2.1. Data Warehouse Partitioning
Data warehouses often contain large tables and require techniques both for managing these large tables and for providing good query performance across these large tables [Bellatreche et al (2000)]. Hence partitioning plays an important role for the data warehouse design. Partitioning means splitting one large table into several small tables in order to decrease the number of join created during the running of the queries. By this way, their execution times will decrease with the cost of having more tables. In other words, partitioning is the database process or method where very large tables and indexes are divided in multiple smaller and manageable parts [Koreichi and Le Cun (1997)]. There are three types of partitioning in a data warehouse are:
Horizontal Partitioning: In the horizontal partitioning, the large table is split in two or more tables having fewer rows but the same number of columns. The splitting is based on values in one or more columns in a row. In other words, it involves placing different rows into different tables. This in turn means that the number of rows in each table is reduced, thus improving search performance.

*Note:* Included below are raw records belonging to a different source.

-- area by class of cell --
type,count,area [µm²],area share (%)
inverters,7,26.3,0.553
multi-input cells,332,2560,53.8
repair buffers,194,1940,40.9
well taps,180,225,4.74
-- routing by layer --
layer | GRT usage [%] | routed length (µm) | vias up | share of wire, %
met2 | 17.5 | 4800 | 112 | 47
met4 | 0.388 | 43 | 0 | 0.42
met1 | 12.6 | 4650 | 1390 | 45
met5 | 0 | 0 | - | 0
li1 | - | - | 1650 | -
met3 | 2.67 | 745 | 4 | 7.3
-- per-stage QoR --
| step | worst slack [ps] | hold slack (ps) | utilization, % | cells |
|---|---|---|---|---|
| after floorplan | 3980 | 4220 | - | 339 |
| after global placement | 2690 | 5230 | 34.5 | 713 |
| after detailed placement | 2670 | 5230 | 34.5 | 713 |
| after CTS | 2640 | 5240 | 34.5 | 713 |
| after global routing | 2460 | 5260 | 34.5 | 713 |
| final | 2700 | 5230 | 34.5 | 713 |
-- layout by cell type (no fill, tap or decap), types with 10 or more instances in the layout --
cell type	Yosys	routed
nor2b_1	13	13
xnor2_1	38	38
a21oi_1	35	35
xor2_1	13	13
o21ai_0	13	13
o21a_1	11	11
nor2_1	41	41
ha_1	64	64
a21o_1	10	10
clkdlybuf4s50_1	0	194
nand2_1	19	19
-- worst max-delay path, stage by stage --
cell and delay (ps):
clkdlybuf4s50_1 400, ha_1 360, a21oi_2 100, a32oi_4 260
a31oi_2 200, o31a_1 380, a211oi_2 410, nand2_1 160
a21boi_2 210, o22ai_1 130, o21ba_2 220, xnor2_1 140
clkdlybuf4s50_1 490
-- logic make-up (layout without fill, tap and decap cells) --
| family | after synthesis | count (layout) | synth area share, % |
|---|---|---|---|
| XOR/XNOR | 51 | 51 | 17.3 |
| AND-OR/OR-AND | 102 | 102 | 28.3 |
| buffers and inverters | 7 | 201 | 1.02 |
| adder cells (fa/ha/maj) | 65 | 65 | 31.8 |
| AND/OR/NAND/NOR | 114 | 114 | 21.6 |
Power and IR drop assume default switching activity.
module float_mul_normal #(
  parameter E = 8,
  parameter M = 23
)(
  input     [E : 0]           ine,
  input     [2 * M + 1 : 0]   inm,
  output    [E - 1 : 0]       oute,
  output    [M - 1 : 0]       outm 
);
wire        [5 : 0]           pos;
assign      pos               =     inm[47] ? 6'd47 : (
                                    inm[46] ? 6'd46 : (
                                    inm[45] ? 6'd45 : (
                                    inm[44] ? 6'd44 : (
                                    inm[43] ? 6'd43 : (
                                    inm[42] ? 6'd42 : (
                                    inm[41] ? 6'd41 : (
                                    inm[40] ? 6'd40 : (
                                    inm[39] ? 6'd39 : (
                                    inm[38] ? 6'd38 : (
                                    inm[37] ? 6'd37 : (
                                    inm[36] ? 6'd36 : (
                                    inm[35] ? 6'd35 : (
                                    inm[34] ? 6'd34 : (
                                    inm[33] ? 6'd33 : (
                                    inm[32] ? 6'd32 : (
                                    inm[31] ? 6'd31 : (
                                    inm[30] ? 6'd30 : (
                                    inm[29] ? 6'd29 : (
                                    inm[28] ? 6'd28 : (
                                    inm[27] ? 6'd27 : (
                                    inm[26] ? 6'd26 : (
                                    inm[25] ? 6'd25 : (
                                    inm[24] ? 6'd24 : (
                                    inm[23] ? 6'd23 : (
                                    inm[22] ? 6'd22 : (
                                    inm[21] ? 6'd21 : (
                                    inm[20] ? 6'd20 : (
                                    inm[19] ? 6'd19 : (
                                    inm[18] ? 6'd18 : (
                                    inm[17] ? 6'd17 : (
                                    inm[16] ? 6'd16 : (
                                    inm[15] ? 6'd15 : (
                                    inm[14] ? 6'd14 : (
                                    inm[13] ? 6'd13 : (
                                    inm[12] ? 6'd12 : (
                                    inm[11] ? 6'd11 : (
                                    inm[10] ? 6'd10 : (
                                    inm[9]  ? 6'd9  : (
                                    inm[8]  ? 6'd8  : (
                                    inm[7]  ? 6'd7  : (
                                    inm[6]  ? 6'd6  : (
                                    inm[5]  ? 6'd5  : (
                                    inm[4]  ? 6'd4  : (
                                    inm[3]  ? 6'd3  : (
                                    inm[2]  ? 6'd2  : (
                                    inm[1]  ? 6'd1  : (
                                    inm[0]  ? 6'd0  : 6'd46 )))))))))))))))))))))))))))))))))))))))))))))));
wire        [5 : 0]           ShiftDelta;
assign      ShiftDelta        =     (pos > 6'd46) ? 1'b1 : 6'd46 - pos;
wire        [E : 0]           pluse, subse;
assign      pluse             =     ine + ShiftDelta;
assign      subse             =     ine - ShiftDelta;
assign      oute              =     (pos > 6'd46) ? pluse[E - 1 : 0] : subse[E - 1 : 0];
wire        [2 * M + 1 : 0]   leftm, rightm;
assign      leftm             =     inm << ShiftDelta;
assign      rightm            =     inm >> ShiftDelta;
assign      outm              =     (pos > 6'd46) ? rightm[2 * M - 1 : M] : leftm[2 * M - 1 : M];
endmodule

Vertical Partitioning: The large table is split in two or more tables having fewer columns but keeping the same number of rows. The vertical partition is done in order to make changes that can improve data storage usage and performance, which affects the entity structure itself. It is a technique in which a table with a large number of columns is split into two or more tables, each with an exclusive subset of the columns that are not table keys.

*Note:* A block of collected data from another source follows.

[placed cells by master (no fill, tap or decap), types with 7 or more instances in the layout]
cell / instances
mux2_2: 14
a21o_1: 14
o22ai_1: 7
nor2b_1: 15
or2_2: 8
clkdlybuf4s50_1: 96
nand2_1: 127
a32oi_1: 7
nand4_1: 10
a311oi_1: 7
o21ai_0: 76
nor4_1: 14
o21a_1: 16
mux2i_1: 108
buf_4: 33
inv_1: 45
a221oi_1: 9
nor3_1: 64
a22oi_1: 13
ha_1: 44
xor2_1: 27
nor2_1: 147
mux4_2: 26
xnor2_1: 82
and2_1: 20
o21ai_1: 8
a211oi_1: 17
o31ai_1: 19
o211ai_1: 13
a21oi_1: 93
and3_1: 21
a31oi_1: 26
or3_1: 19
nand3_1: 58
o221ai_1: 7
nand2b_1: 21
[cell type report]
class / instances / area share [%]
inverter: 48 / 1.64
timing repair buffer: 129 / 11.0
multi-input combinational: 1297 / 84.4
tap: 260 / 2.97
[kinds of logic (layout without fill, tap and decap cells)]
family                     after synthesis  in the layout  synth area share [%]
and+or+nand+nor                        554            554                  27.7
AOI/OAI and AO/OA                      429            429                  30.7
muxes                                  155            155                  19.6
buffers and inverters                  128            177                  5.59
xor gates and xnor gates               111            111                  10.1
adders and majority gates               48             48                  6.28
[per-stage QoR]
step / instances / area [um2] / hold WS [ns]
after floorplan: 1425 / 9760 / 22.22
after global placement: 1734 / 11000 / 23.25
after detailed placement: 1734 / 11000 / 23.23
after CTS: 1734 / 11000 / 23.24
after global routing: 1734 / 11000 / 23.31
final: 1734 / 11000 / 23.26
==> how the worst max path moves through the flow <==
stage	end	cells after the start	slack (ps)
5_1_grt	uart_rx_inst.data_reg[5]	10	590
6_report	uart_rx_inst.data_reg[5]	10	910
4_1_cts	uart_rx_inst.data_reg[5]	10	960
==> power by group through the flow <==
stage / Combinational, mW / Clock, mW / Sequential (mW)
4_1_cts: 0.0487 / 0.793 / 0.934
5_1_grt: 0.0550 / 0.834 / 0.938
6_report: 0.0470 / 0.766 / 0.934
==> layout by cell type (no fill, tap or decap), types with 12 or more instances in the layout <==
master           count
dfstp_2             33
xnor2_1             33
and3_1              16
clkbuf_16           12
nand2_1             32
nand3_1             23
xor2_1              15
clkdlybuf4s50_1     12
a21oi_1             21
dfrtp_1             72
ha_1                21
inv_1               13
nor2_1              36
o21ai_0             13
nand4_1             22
module fifo_mem #(
    parameter DATA_WIDTH = 8,
    parameter DEPTH      = 16,
    parameter PTR_WIDTH  = 4
) (
    input  logic                  w_clk,
    input  logic                  w_en,
    input  logic [PTR_WIDTH-1:0]  w_addr,
    input  logic [DATA_WIDTH-1:0] w_data, 
    input  logic [PTR_WIDTH-1:0]  r_addr,
    output logic [DATA_WIDTH-1:0] r_data
);
    logic [DATA_WIDTH-1:0] mem [0:DEPTH-1];
    always_ff @(posedge w_clk) begin
        if (w_en) begin
            mem[w_addr] <= w_data;
        end
    end 
    assign r_data = mem[r_addr];
endmodule
module gray2bin #(parameter WIDTH = 5)
(
    input  logic [WIDTH-1:0] gray_in,
    output logic [WIDTH-1:0] bin_out
);
    always_comb begin
        bin_out[WIDTH-1] = gray_in[WIDTH-1];  
        for (int i = WIDTH-2; i >= 0; i--) begin
            bin_out[i] = gray_in[i] ^ bin_out[i+1];
        end
    end
endmodule
module ptr_sync #(parameter WIDTH = 5)
(
    input  logic             clk,       
    input  logic             rst_n,     
    input  logic [WIDTH-1:0] ptr_in,    
    output logic [WIDTH-1:0] ptr_out    
);
    logic [WIDTH-1:0] q1;  
    always_ff @(posedge clk or negedge rst_n) begin
        if (!rst_n) begin
            q1      <= '0;
            ptr_out <= '0;
        end else begin
            q1      <= ptr_in; 
            ptr_out <= q1;
        end
    end
endmodule
[flow/run.sh]
#!/bin/bash
# OpenROAD 26Q1-2900-gdf79404cd8, Yosys 0.63+post, stock flow scripts
make -C /OpenROAD-flow-scripts/flow DESIGN_CONFIG=/design/flow/config.mk WORK_HOME=/design/flow/orfs finish
[flow/config.mk]
export PLATFORM = sky130hd
export DESIGN_NAME = async_fifo
export DESIGN_NICKNAME = async_fifo
export VERILOG_FILES = /design/flow/design.v
export SDC_FILE = /design/flow/constraint.sdc
export NUM_CORES = 4
export LEC_CHECK = 1
export CORE_UTILIZATION = 40
[flow/constraint.sdc]
current_design async_fifo

set clk_period 3.6
set clk_io_pct 0.2

create_clock -name clk0 -period $clk_period [get_ports {r_clk}]
create_clock -name clk1 -period $clk_period [get_ports {w_clk}]

set non_clock_inputs [all_inputs -no_clocks]
set_input_delay [expr $clk_period * $clk_io_pct] -clock clk0 $non_clock_inputs
set_output_delay [expr $clk_period * $clk_io_pct] -clock clk0 [all_outputs]
### config.mk
export PLATFORM = sky130hd
export DESIGN_NAME = regfile
export DESIGN_NICKNAME = regfile
export VERILOG_FILES = /design/flow/design.v
export SDC_FILE = /design/flow/constraint.sdc
export NUM_CORES = 4
export LEC_CHECK = 1
export CORE_UTILIZATION = 50
### constraint.sdc
current_design regfile

set clk_period 2.1
set clk_io_pct 0.2

create_clock -name clk0 -period $clk_period

set non_clock_inputs [all_inputs -no_clocks]
set_input_delay [expr $clk_period * $clk_io_pct] -clock clk0 $non_clock_inputs
set_output_delay [expr $clk_period * $clk_io_pct] -clock clk0 [all_outputs]
**design.v**
```verilog
`timescale 1ns / 1ps
module forwardunit(
    input [2:0] rd,
    input [2:0] rs,
    input [7:0] result,
	 input [7:0] immval,
	 input [1:0] opcode,
    output reg [7:0] out,
	 output reg forward
    );
always @(rd or rs)begin
if(rd==rs)
begin
forward = 1;
if(opcode==2'b01)
begin
out <= result;
end
if(opcode==2'b00)
begin
out <= immval;
end
end
else
begin
forward = 0;
end
end
endmodule
```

Hybrid Partitioning: A hybrid partitioning consists in slicing a very large dimension table both vertically and horizontally. Here, the large table is first sliced using one of the above mentioned methods. For example, we can say that we first partition it vertically in two tables. The first contains all the attributes that do not change over time (eg. birthday year of a customer), while the second contains all attributes that may change (eg. a phone number). After this, each of these two tables will further be split choosing horizontal partitioning criteria. The hybrid partitioning produces the most tables, as it combines two different methods of slicing tables. However, the main advantage is that each of the resulting tables will have a lot less rows and also less attributes. Thus the method spatially expands a very large dimension, both horizontally and vertically, into tables of far smaller sizes.
2.2. Partitioning Methods
There are different types of partitioning methods available as given below:
Range partitioning: It maps data to partitions based on ranges of partition key values that we establish for each partition.
Hash partitioning: It maps data to partitions based on a hashing algorithm based on the partitioning key that is identified.
Composite partitioning : It is a combination of the basic data distribution methods, a table is partitioned by one data distribution method and then each partition is further subdivided into sub partitions using a second data distribution method.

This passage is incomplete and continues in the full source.